Beezus and Me

 

“Beezus watched Ramona eating her cold mashed potatoes and jelly and thought how much easier things would be now that she could look at her sister when she was exasperating and think, Ha-ha, Ramona, this is one of those times when I don’t have to love you.” — Beezus and Ramona; Beverly Cleary

My cousin Maureen Rogers, whose blog Pink Slip is a daily read for me, noted this week that Nancy Drew had just turned eighty-five. Yowza! I won’t go on about how Nancy impacted my life, or at least my reading habits. Maureen did a fine job of that. http://pinkslipblog.blogspot.com/2015/05/nancy-drew-just-turned-85-doesnt-look.html

But, Maureen’s blog about Nancy did take me down my own literary path. I’m posting a piece I wrote a couple of years ago, about my personal literary hero, Beezus Quimby, created by Beverly Cleary.

Here it is:

Moe, Larry, and Curly nyucked, nyucked, nyucked from the twelve inch Philco, and Tim squeaked his own “Soitenly, soitenly.”
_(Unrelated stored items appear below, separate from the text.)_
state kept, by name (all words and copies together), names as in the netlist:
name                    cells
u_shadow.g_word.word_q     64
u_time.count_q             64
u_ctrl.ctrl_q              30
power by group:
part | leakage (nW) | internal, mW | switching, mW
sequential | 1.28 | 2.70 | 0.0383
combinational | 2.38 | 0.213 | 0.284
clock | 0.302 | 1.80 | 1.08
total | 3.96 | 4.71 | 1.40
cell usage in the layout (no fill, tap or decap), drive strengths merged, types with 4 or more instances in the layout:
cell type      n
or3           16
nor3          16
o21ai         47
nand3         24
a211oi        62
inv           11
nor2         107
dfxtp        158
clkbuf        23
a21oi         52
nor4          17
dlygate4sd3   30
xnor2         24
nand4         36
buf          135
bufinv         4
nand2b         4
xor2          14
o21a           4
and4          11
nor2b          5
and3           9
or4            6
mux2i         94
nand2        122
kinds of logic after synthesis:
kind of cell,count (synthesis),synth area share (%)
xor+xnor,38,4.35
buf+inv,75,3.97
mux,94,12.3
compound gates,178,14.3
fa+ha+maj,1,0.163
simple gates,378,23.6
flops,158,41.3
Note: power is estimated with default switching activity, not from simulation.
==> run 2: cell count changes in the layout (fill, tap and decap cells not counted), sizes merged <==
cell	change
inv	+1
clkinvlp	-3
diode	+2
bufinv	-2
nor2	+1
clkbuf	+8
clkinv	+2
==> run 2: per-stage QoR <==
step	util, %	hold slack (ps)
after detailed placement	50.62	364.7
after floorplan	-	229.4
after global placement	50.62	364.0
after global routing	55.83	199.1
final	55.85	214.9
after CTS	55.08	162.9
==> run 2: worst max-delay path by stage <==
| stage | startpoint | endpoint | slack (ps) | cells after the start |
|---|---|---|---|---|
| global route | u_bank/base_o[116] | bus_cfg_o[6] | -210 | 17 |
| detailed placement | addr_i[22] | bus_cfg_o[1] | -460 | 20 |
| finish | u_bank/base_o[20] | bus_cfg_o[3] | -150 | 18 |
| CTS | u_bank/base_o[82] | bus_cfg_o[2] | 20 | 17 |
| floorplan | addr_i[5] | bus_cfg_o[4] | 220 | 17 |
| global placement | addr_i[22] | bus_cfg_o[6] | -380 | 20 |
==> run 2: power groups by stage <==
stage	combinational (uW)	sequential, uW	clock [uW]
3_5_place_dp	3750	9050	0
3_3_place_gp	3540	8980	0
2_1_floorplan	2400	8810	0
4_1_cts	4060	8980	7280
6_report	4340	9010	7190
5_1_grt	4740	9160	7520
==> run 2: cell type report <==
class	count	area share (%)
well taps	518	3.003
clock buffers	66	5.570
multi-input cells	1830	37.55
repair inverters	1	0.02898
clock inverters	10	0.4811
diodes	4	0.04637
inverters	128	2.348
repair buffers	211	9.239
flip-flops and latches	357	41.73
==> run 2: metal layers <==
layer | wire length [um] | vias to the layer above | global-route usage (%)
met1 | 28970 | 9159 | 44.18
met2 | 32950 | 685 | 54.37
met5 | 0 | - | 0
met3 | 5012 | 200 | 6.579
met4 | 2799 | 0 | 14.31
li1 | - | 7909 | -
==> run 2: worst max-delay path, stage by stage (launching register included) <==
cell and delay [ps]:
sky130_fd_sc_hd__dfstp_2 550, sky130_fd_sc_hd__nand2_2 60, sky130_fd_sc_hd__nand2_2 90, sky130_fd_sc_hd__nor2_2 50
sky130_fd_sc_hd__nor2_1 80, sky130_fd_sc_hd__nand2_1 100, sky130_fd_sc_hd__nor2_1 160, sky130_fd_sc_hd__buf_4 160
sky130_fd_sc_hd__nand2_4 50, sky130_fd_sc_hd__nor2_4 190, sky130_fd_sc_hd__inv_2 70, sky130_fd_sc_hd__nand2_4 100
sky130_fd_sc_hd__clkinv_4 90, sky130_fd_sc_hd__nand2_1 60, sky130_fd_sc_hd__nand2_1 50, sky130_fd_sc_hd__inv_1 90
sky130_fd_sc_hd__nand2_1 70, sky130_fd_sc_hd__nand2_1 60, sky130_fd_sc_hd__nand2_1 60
[src/rtl/spi_ctl_pkg.sv]
package spi_ctl_pkg;
  localparam int FRAME_BITS = 24;
  localparam int BYTE_W     = 8;
  localparam logic [6:0] CHIP_ID = 7'h04;
  localparam int CNT_W      = 6;
endpackage

[src/rtl/spi_sync.sv]
module spi_sync #(
  parameter int W = 3
) (
  input  logic         clk,
  input  logic [W-1:0] d,
  output logic [W-1:0] q
);
  for (genvar i = 0; i < W; i++) begin : g_bit
    logic s1, s2;
    always_ff @(posedge clk) begin
      s1 <= d[i];
      s2 <= s1;
    end
    assign q[i] = s2;
  end
endmodule
===== config.mk =====
export PLATFORM = sky130hd
export DESIGN_NAME = dragon_line_ctrl
export DESIGN_NICKNAME = d
export VERILOG_FILES = /design/src/rtl/dragon_pkg.sv /design/src/rtl/dragon_snoop_dec.sv /design/src/rtl/dragon_req_plan.sv /design/src/rtl/dragon_line_ctrl.sv
export SDC_FILE = /design/constraint.sdc
export NUM_CORES = 1
export LEC_CHECK = 0
export BUFFER_PORTS_ARGS = -buffer_cell sky130_fd_sc_hd__buf_2
export CORE_ASPECT_RATIO = 0.75
export CORE_UTILIZATION = 45
export DETAILED_ROUTE_END_ITERATION = 10
export GPL_ROUTABILITY_DRIVEN = 0
export HOLD_SLACK_MARGIN = 0.06
export SYNTH_ARGS = -nofsm -noshare
export SYNTH_HDL_FRONTEND = slang
export SYNTH_SLANG_ARGS = --single-unit

===== constraint.sdc =====
create_clock -name clk -period 14.95 [get_ports clk]
set_input_delay 2.99 -clock clk [delete_from_list [all_inputs] [get_ports clk]]
set_output_delay 2.99 -clock clk [all_outputs]
set_load 0.02 [all_outputs]

===== src/rtl/dragon_pkg.sv =====
package dragon_pkg;
  typedef enum logic [1:0] {
    ST_EXCL = 2'd0,
    ST_SCLN = 2'd1,
    ST_SOWN = 2'd2,
    ST_MOD  = 2'd3
  } line_st_e;

  localparam logic [1:0] CMD_NONE = 2'd0;
  localparam logic [1:0] CMD_RD   = 2'd1;
  localparam logic [1:0] CMD_UPD  = 2'd2;
  localparam logic [1:0] CMD_WB   = 2'd3;

  typedef enum logic [1:0] {
    F_IDLE = 2'd0,
    F_WB   = 2'd1,
    F_RD   = 2'd2,
    F_UPD  = 2'd3
  } fsm_e;
endpackage


===== src/rtl/dragon_snoop_dec.sv =====
module dragon_snoop_dec
  import dragon_pkg::*;
(
  input  logic       hit,
  input  logic [1:0] cmd,
  input  line_st_e   st,
  output logic       shared,
  output logic       flush,
  output logic       patch,
  output line_st_e   nxt
);
  always_comb begin
    shared = hit && (cmd == CMD_RD || cmd == CMD_UPD);
    flush  = 1'b0;
    patch  = 1'b0;
    nxt    = st;
    if (hit && cmd == CMD_RD) begin
      flush = (st == ST_MOD) || (st == ST_SOWN);
      if (st == ST_EXCL) nxt = ST_SCLN;
      else if (st == ST_MOD) nxt = ST_SOWN;
    end
    if (hit && cmd == CMD_UPD && (st == ST_SCLN || st == ST_SOWN)) begin
      patch = 1'b1;
      nxt   = ST_SCLN;
    end
  end
endmodule


===== src/rtl/dragon_req_plan.sv =====
module dragon_req_plan
  import dragon_pkg::*;
(
  input  logic     hit,
  input  logic     write,
  input  logic     present,
  input  line_st_e st,
  output logic     local_done,
  output logic     go_upd,
  output logic     go_wb,
  output line_st_e hit_nxt
);
  logic dirty;
  assign dirty      = (st == ST_SOWN) || (st == ST_MOD);
  assign local_done = hit && (!write || st == ST_EXCL || st == ST_MOD);
  assign go_upd     = hit && write && (st == ST_SCLN || st == ST_SOWN);
  assign go_wb      = !hit && present && dirty;
  assign hit_nxt    = write ? ST_MOD : st;
endmodule


===== src/rtl/dragon_line_ctrl.sv =====
module dragon_line_ctrl
  import dragon_pkg::*;
#(
  parameter int ADDR_W = 6,
  parameter int LINES  = 4,
  parameter int WORDS  = 4,
  parameter int DATA_W = 16
) (
  input  logic                      clk,
  input  logic                      rst_n,
  input  logic                      cpu_req_valid,
  output logic                      cpu_req_ready,
  input  logic                      cpu_req_write,
  input  logic [ADDR_W-1:0]         cpu_req_addr,
  input  logic [$clog2(WORDS)-1:0]  cpu_req_off,
  input  logic [DATA_W-1:0]         cpu_req_wdata,
  output logic                      cpu_rsp_valid,
  output logic [DATA_W-1:0]         cpu_rsp_data,
  output logic                      bus_req,
  input  logic                      bus_gnt,
  output logic [1:0]                bus_cmd,
  output logic [ADDR_W-1:0]         bus_addr,
  output logic [$clog2(WORDS)-1:0]  bus_off,
  output logic [DATA_W-1:0]         bus_word,
  output logic [WORDS*DATA_W-1:0]   bus_line_out,
  input  logic [WORDS*DATA_W-1:0]   bus_fill,
  input  logic                      bus_shared_in,
  input  logic [1:0]                snp_cmd,
  input  logic [ADDR_W-1:0]         snp_addr,
  input  logic [$clog2(WORDS)-1:0]  snp_off,
  input  logic [DATA_W-1:0]         snp_word,
  output logic                      snp_shared,
  output logic                      snp_flush,
  output logic [WORDS*DATA_W-1:0]   snp_line
);
  localparam int IDX_W  = $clog2(LINES);
  localparam int TAG_W  = ADDR_W - IDX_W;
  localparam int OFF_W  = $clog2(WORDS);
  localparam int LINE_W = WORDS * DATA_W;

  logic [LINES-1:0]                         vld;
  logic [TAG_W-1:0]                         tag_q [LINES];
  line_st_e                                 st_q  [LINES];
  logic [LINES-1:0][WORDS-1:0][DATA_W-1:0]  dat_q;

  fsm_e              fsm;
  logic              q_write, q_from_miss;
  logic [ADDR_W-1:0] q_addr;
  logic [OFF_W-1:0]  q_off;
  logic [DATA_W-1:0] q_wdata;
  logic [IDX_W-1:0]  q_idx;
  assign q_idx = q_addr[IDX_W-1:0];

  // processor-side lookup
  logic [IDX_W-1:0] r_idx;
  logic [TAG_W-1:0] r_tag;
  logic             r_hit;
  assign r_idx = cpu_req_addr[IDX_W-1:0];
  assign r_tag = cpu_req_addr[ADDR_W-1:IDX_W];
  assign r_hit = vld[r_idx] && (tag_q[r_idx] == r_tag);

  logic     p_local, p_upd, p_wb;
  line_st_e p_hit_nxt;
  dragon_req_plan u_plan (
    .hit(r_hit), .write(cpu_req_write), .present(vld[r_idx]), .st(st_q[r_idx]),
    .local_done(p_local), .go_upd(p_upd), .go_wb(p_wb), .hit_nxt(p_hit_nxt)
  );

  // snoop-side lookup
  logic [IDX_W-1:0] s_idx;
  logic             s_hit, s_patch;
  line_st_e         s_nxt;
  assign s_idx = snp_addr[IDX_W-1:0];
  assign s_hit = vld[s_idx] && (tag_q[s_idx] == snp_addr[ADDR_W-1:IDX_W]);

  dragon_snoop_dec u_snp (
    .hit(s_hit), .cmd(snp_cmd), .st(st_q[s_idx]),
    .shared(snp_shared), .flush(snp_flush), .patch(s_patch), .nxt(s_nxt)
  );
  assign snp_line = dat_q[s_idx];

  // bus side
  assign cpu_req_ready = (fsm == F_IDLE);
  assign bus_req       = (fsm != F_IDLE);
  assign bus_off       = q_off;
  assign bus_word      = q_wdata;
  assign bus_line_out  = dat_q[q_idx];

  always_comb begin
    case (fsm)
      F_WB:    bus_cmd = CMD_WB;
      F_RD:    bus_cmd = CMD_RD;
      F_UPD:   bus_cmd = CMD_UPD;
      default: bus_cmd = CMD_NONE;
    endcase
    bus_addr = (fsm == F_WB) ? {tag_q[q_idx], q_idx} : q_addr;
  end

  logic [LINE_W-1:0] fill_m;
  always_comb begin
    fill_m = bus_fill;
    if (q_write) fill_m[q_off*DATA_W +: DATA_W] = q_wdata;
  end

  always_ff @(posedge clk) begin
    if (!rst_n) begin
      vld           <= '0;
      dat_q         <= '0;
      fsm           <= F_IDLE;
      q_write       <= 1'b0;
      q_from_miss   <= 1'b0;
      q_addr        <= '0;
      q_off         <= '0;
      q_wdata       <= '0;
      cpu_rsp_valid <= 1'b0;
      cpu_rsp_data  <= '0;
      for (int i = 0; i < LINES; i++) begin
        tag_q[i] <= '0;
        st_q[i]  <= ST_EXCL;
      end
    end else begin
      cpu_rsp_valid <= 1'b0;
      if (s_hit) begin
        st_q[s_idx] <= s_nxt;
        if (s_patch) dat_q[s_idx][snp_off] <= snp_word;
      end
      case (fsm)
        F_IDLE: if (cpu_req_valid) begin
          q_write     <= cpu_req_write;
          q_addr      <= cpu_req_addr;
          q_off       <= cpu_req_off;
          q_wdata     <= cpu_req_wdata;
          q_from_miss <= 1'b0;
          if (p_local) begin
            cpu_rsp_valid <= 1'b1;
            if (cpu_req_write) begin
              dat_q[r_idx][cpu_req_off] <= cpu_req_wdata;
              st_q[r_idx]               <= p_hit_nxt;
              cpu_rsp_data              <= cpu_req_wdata;
            end else begin
              cpu_rsp_data <= dat_q[r_idx][cpu_req_off];
            end
          end else if (p_upd) begin
            dat_q[r_idx][cpu_req_off] <= cpu_req_wdata;
            fsm                       <= F_UPD;
          end else if (p_wb) begin
            fsm <= F_WB;
          end else begin
            fsm <= F_RD;
          end
        end
        F_WB: if (bus_gnt) begin
          vld[q_idx] <= 1'b0;
          fsm        <= F_RD;
        end
        F_RD: if (bus_gnt) begin
          vld[q_idx]   <= 1'b1;
          tag_q[q_idx] <= q_addr[ADDR_W-1:IDX_W];
          dat_q[q_idx] <= fill_m;
          if (!q_write) begin
            st_q[q_idx]   <= bus_shared_in ? ST_SCLN : ST_EXCL;
            cpu_rsp_valid <= 1'b1;
            cpu_rsp_data  <= bus_fill[q_off*DATA_W +: DATA_W];
            fsm           <= F_IDLE;
          end else if (bus_shared_in) begin
            st_q[q_idx] <= ST_SOWN;
            q_from_miss <= 1'b1;
            fsm         <= F_UPD;
          end else begin
            st_q[q_idx]   <= ST_MOD;
            cpu_rsp_valid <= 1'b1;
            cpu_rsp_data  <= q_wdata;
            fsm           <= F_IDLE;
          end
        end
        F_UPD: if (bus_gnt) begin
          st_q[q_idx]   <= (q_from_miss || bus_shared_in) ? ST_SOWN : ST_MOD;
          cpu_rsp_valid <= 1'b1;
          cpu_rsp_data  <= q_wdata;
          fsm           <= F_IDLE;
        end
        default: fsm <= F_IDLE;
      endcase
    end
  end
endmodule


# Word level (Yosys, flattened, before mapping)

Memory sizes are Yosys's and may differ from the RTL's. A register that Yosys moved wholly into a read port is not among the register bits.
Cells that the tools add are included.

Bits in registers: 305
RAM bits: 24
Memories: 2

Memories:

| name  | depth | bits a word | read ports | clocked after memory_dff | write ports | RTL line               | RTL |
|---|---|---|---|---|---|---|---|
| tag_q | 4     | 4           | 3          | 1                        | 4           | dragon_line_ctrl.sv:42 | `logic [TAG_W-1:0] tag_q [LINES];` |
| st_q  | 4     | 2           | 2          | 0                        | 4           | dragon_line_ctrl.sv:43 | `line_st_e st_q [LINES];` |

$add $sub $neg: 1
Magnitude comparators: 10
Eq/ne operators: 22
Shifts and indexed selects: 3
Mux-type cells: 131
Bitwise logic cells: 6
Reduce and logical (&&, ||, !) cells: 42

Operator list:

| kind                     | count |
|---|---|
| $mux 256                 | 8 |
| $bwmux 256               | 3 |
| $pmux 256 s2             | 1 |
| $mux 64                  | 7 |
| $bmux 64 s2              | 3 |
| $demux 64 s2             | 3 |
| $mux 16                  | 10 |
| $bwmux 64                | 1 |
| $demux 16 s2             | 2 |
| $shift 16x34->64 const A | 1 |
| $shiftx 16x34->64        | 1 |
| $shiftx 64x7->16         | 1 |
| $mux 1                   | 53 |
| $mux 2                   | 26 |
| $pmux 16 s3              | 1 |
| $neg 6->34               | 1 |
| $bmux 16 s2              | 1 |
| $logic_and 1x1->1        | 16 |
| $lt 2x3->1 const B       | 5 |
| $eq 2x2->1 const B       | 7 |
| $ne 2x2->1 const B       | 7 |
| $mux 4                   | 3 |
| $ge 2x1->1 const B       | 5 |
| $reduce_and 5->1         | 2 |
| 26 further kinds         | 47 |

# Logic depth before layout (Yosys ltp)

Word-level depth: 15
Gate-level depth with buffers: 14
Depth with buffers taken out: 10

# Cells and area by module

Synthesis repeated with hierarchy kept, for this count alone.

Cell total of the unflattened synthesis: 2967
Area total of the unflattened synthesis: 26379.0 µm²

Modules (own cells, without submodules):

| module           | times used | cells an instance | area each (µm²) | seq. area each (µm²) |
|---|---|---|---|---|
| dragon_line_ctrl | 1          | 2939              | 26157.6         | 6866.6 |
| dragon_snoop_dec | 1          | 16                | 137.6           | 0.0 |
| dragon_req_plan  | 1          | 12                | 83.8            | 0.0 |

# Least setup slack after synthesis

OpenSTA, ideal clock, no wires.

Path type: input -> output
Start point: input snp_addr[0]
End point: output snp_line[29]
Arrival: 4957 ps
Required time: 11960 ps
Setup slack: 7003 ps
Stages: 5
Cell sequence: buf_6 -> buf_6 -> buf_1 -> buf_1 -> mux4_2

Cells in the longest elaborated chain, start to end: 2

RTL lines:

| what                          | RTL line               | RTL |
|---|---|---|
| start, declared               | dragon_line_ctrl.sv:29 | `input logic [ADDR_W-1:0] snp_addr,` |
| $bmux 64 s2                   | dragon_line_ctrl.sv:80 | `assign snp_line = dat_q[s_idx];` |
| $mux 64 (not written as such) | dragon_line_ctrl.sv:80 |  |
| end, declared                 | dragon_line_ctrl.sv:34 | `output logic [WORDS*DATA_W-1:0] snp_line` |

No other way between the ends. The select of a mux whose other input is x is not followed.

# Worst setup path in the final report

Start point: input snp_addr[0]
End point: output snp_flush

Cells in the longest elaborated chain, start to end: 5
Elaborated cells on any way between the ends: 11

RTL lines:

| what                                             | RTL line               | RTL |
|---|---|---|
| $mem_v2 4x4 / $bmux 1 s2 (equally long branches) | -                      |  |
| $eq 4x4->1 / $mux 1 (equally long branches)      | dragon_line_ctrl.sv:74 | `assign s_hit = vld[s_idx] && (tag_q[s_idx] == snp_addr[ADDR_W-1:IDX_W]);` |
| $logic_and 1x1->1                                | dragon_line_ctrl.sv:74 |  |
| $logic_and 1x1->1                                | dragon_snoop_dec.sv:17 | `if (hit && cmd == CMD_RD) begin` |
| $mux 1 *                                         | dragon_snoop_dec.sv:17 |  |
| end, declared                                    | dragon_line_ctrl.sv:33 | `output logic snp_flush,` |

Mark *: on every way between the ends. The rest lies on a longest branch, timed or not. The select of a mux whose other input is x is not followed.

==> impl_metrics.json <==
{
  "total_power_mw": 2.84,
  "pwr_density_cell_nw_per_um2": 110,
  "tritoncts": "built",
  "drt_iter0_drc": 3364,
  "rsz0062_at_grt": "no",
  "worst_path_most_repeated_cell": "buf_4",
  "reg2reg_depth": 8,
  "ir_drop_mv": 0.123,
  "drc_errors": 0,
  "drive_gt1_frac": 0.297,
  "wire_per_inst_um": 33.9,
  "grt_max_degree": 74,
  "cts_resized": 0,
  "cts_sinks": 331,
  "cts.path.max_buffers": 3,
  "dp_slack_ns": 6.29,
  "regArea_um2": 6870,
  "synth_area_um2": 22800,
  "cts_root_buf": "clkbuf_16",
  "critPathCaptureType": "primary output",
  "max_freq_mhz": 116,
  "dr.pass1.iters": 8,
  "cts-htree-levels": 2,
  "status": "complete, no violations",
  "critPathLaunchType": "primary input",
  "clock_latency_ns": 0.56,
  "ys.flop_type": "dfxtp_1",
  "synthDominantCellAreaShare": 0.269,
  "fin_setup_tns_ns": 0,
  "yosysWarnings": 0,
  "synth_cell_types": 56,
  "required_ns": 11.96,
  "grt-ovfl-total": 0,
  "fillers": 4510,
  "cpPeakStageDelay_ns": 0.69,
  "nNetsFinal": 2475,
  "io_buffers": 294,
  "initial_utilization": 0.455,
  "yosysMostFrequentCell": "nand2_1",
  "grt_pass1_vias": 20200,
  "areaGrowthSynthToFinish_pct": 13.0,
  "fin_crit_sh": 0.575,
  "finalSetupViolations": 0,
  "drt-total-wl_um": 103000,
  "fin_ws_ns": 6.35,
  "syn_nets": 2313,
  "arrival_ns": 5.61,
  "multiInputGateArea_um2": 14900,
  "final_hold_viol_count": 0,
  "path_clk_slew_ns": 0.06,
  "path_max_fanout": 42,
  "path_cells": "buf_4 -> buf_4 -> mux4_2 -> ha_1 -> o21ai_0 -> nor2_1 -> buf_2",
  "reg2reg_slack_ns": 10.34,
  "vias_per_cell": 7.25,
  "yosysSeqAreaShare": 0.301,
  "grt_pass1_wl_um": 145000,
  "fp.dieArea_um2": 51600,
  "vias": 21900,
  "numCtsBuffers": 38,
  "io_pins": 295,
  "coreArea_um2": 50100,
  "syn_inst": 2176,
  "ant_nets": 0,
  "die_h_um": 197,
  "p_leak_nw": 8.87,
  "slew_headroom": 0.158,
  "synth_common_cells": "nand2_1 (439), dfxtp_1 (307), mux2i_1 (264)",
  "holdWs_ns": 0.487,
  "synth.area.top_cells": "dfxtp_1 (27%), mux4_2 (22%), mux2i_1 (12%), o221ai_1 (9.3%), nand2_1 (7.2%)",
  "antenna_found_initial": 5,
  "cap_violations": 0,
  "tightestPinTransition_ns": 1.26,
  "holdPathStages": 2,
  "slowest_stage": "buf_4",
  "dp_hpwl_um": 71000,
  "yosysTopAreaCell": "dfxtp_1",
  "report.final.slew_viol_count": 0,
  "postCtsSetupBuffers": 0,
  "die_x_um": 262,
  "fin_skew_ns": 0.00995,
  "synth_edf_count": 24,
  "synth-seq-cells": 331,
  "hold_path.class": "register to register",
  "grt.total_usage": 0.389,
  "worstSetupPathType": "primary input to primary output",
  "avgSynthCellArea_um2": 10.5,
  "rows": 71,
  "period_needed_ns": 8.60,
  "postCtsHoldBufs": 0,
  "synth-async-reset-ratio": 0
}
==> cell families after synthesis <==
family          share of synthesized area
fa+ha+maj                         0.00932
flops                               0.301
mux                                 0.337
simple gates                        0.110
compound gates                      0.191
buf+inv                            0.0471
xor+xnor                          0.00455
==> path summary, 6_finish.rpt <==
path                     startpoint                endpoint
min          q_addr[4]$_SDFFE_PN0P_  q_addr[4]$_SDFFE_PN0P_
max reg2reg   tag_q[3][0]$_DFFE_PP_    dat_q[83]$_SDFF_PN0_
max                     snp_addr[0]               snp_flush
min reg2reg  q_addr[4]$_SDFFE_PN0P_  q_addr[4]$_SDFFE_PN0P_
==> where the power goes <==
group,switching (mW),internal [mW],total (mW)
registers,0.0950,0.961,1.06
clock network,0.402,0.555,0.958
logic,0.539,0.285,0.824
==> placed cells by master (no fill, tap or decap), types with 12 or more instances in the layout <==
cell         n
a211oi_1    16
a21boi_0    32
a21oi_1     44
a22o_1      66
a22oi_1     32
buf_2      290
buf_4       52
clkbuf_16   39
clkbuf_8    12
dfxtp_1    305
edfxtp_1    24
ha_1        17
inv_1       19
mux2i_1    264
mux4_2     222
nand2_1    437
nor2_1      34
o21ai_0     49
o21ai_2     12
o221ai_1   241
o221ai_2    14
==> worst max-delay path, delay by kind of cell <==
family	cells	cell delay (ns)
buf+inv	3	1.48
mux	1	0.66
fa+ha+maj	1	0.24
compound gates	1	0.15
simple gates	1	0.06
==> state kept, by name, indices dropped and copies added, names as in the netlist, named ones only <==
name / flops
dat_q: 256
q_from_miss: 1
bus_off: 2
tag_q: 16
st_q: 8
bus_word: 16
q_write: 1
fsm: 2
cpu_rsp_valid: 1
cpu_rsp_data: 16
q_addr: 6
==> layout make-up <==
type / count / share of cell area
multi-input cells: 1606 / 0.579
flip-flops and latches: 331 / 0.267
repair buffers: 342 / 0.0714
clock buffers: 60 / 0.0456
well taps: 657 / 0.0319
inverters: 19 / 0.00277
clock inverters: 7 / 0.00247
diodes: 3 / 0.000291
==> per-layer routing <==
layer	track usage	share of wire	up-vias
li1	-	-	8956
met1	0.547	0.40	10900
met2	0.513	0.39	1820
met3	0.193	0.17	269
met4	0.121	0.035	2
met5	0	0.00013	-
==> metrics by stage <==
step,instance area [µm²],std cells,utilization
detailed placement,24500,2955,0.490
CTS,25800,3022,0.515
global route,25800,3024,0.515
floorplan,22800,2176,-
global placement,24500,2955,0.490
finish,25800,3025,0.515
(Power assumes the default switching activity.)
“Timmy’s doing the fingers in my face,” Michael tattled. Mary Pat and Laura added their shrill, “Mommmmmy!” to the clanking of pots and pans and the radio’s Mitch Miller tune wafting from the kitchen. But I tuned out all of it.

I was holed up in the bedroom I shared with my sister. Earlier in the day, the bookmobile had made its weekly stop in our neighborhood. Now, draped across my chenille bedspread, I soaked up an imaginary life on Klikitat Street. A musty, gluey library aroma tickled my nostrils and the yellowed cellophane book cover crinkled as I turned each page. Absent-mindedly twirling my hair, I absorbed each word of Beezus and Ramona.

Beezus and I quickly became soulmates. Just like me, Beezus was nine, and just like me, Beezus had an annoying four year old sister. Her sister was Ramona; mine was Mary Pat. Beezus had one sibling; I trumped her with four. Beezus, the ultimate rule-follower, sometimes wished she’d be noticed instead of her cute little sister. She felt dull and unimaginative next to the spontaneous, carefree and creative Ramona.

When Beezus complained that her sister ruined a library book, I remembered Tim drawing mustaches on my paper dolls. Mary Pat had embellished my Revlon doll’s face with a ballpoint pen. No coloring book, no box of crayons of mine was safe from the hands of my little brothers or sisters.

When Ramona kept pestering Beezus, I pictured my sister pestering me. “What are you doing?” “What are you reading?” “Can I see it?” Mary Pat’s chatter seemed endless – exasperating, Beezus would say. And, if I tried to ever-so-gently push her out of our room, she’d wail, “Mommy! Ellen’s shoving me!” Then I’d hear all about being patient with my siblings. After all, I was the oldest; I should know better.

In one chapter, Ramona invited a bunch of kids over for a party without telling her mother, and the shock on Ramona’s mother’s face as parents dropped off their children, the scene where the kids paraded through the house had me erupting in helpless giggles, forcing me to put the book down on the bedspread while I wiped tears from my eyes.

This was just like my house, where my little siblings had pulled some goofy stunts too. My sisters sometimes danced around wearing underpants as hats. Sometimes, while my mother took her afternoon bath behind a locked bathroom door, Tim goaded Michael to charge headfirst into the washing machine and bounce off. I guess it was fun to have such lively commotion around all the time!

I zipped through the book, relishing every moment with Beezus. She knew what it was like to be the oldest one. She understood the injustice of it all. It was hard to always be the sensible one, the one who never caused any trouble, the one who was expected to be patient and mature.

Beezus showed me what a book could do. She made me laugh, and she made me see myself. Maybe being the oldest wasn’t so bad; maybe I really did love my siblings, deep down. I wasn’t simply entertained by reading Beezus and Ramona; I found empathy.

And so, I’ve had my nose in a book ever since.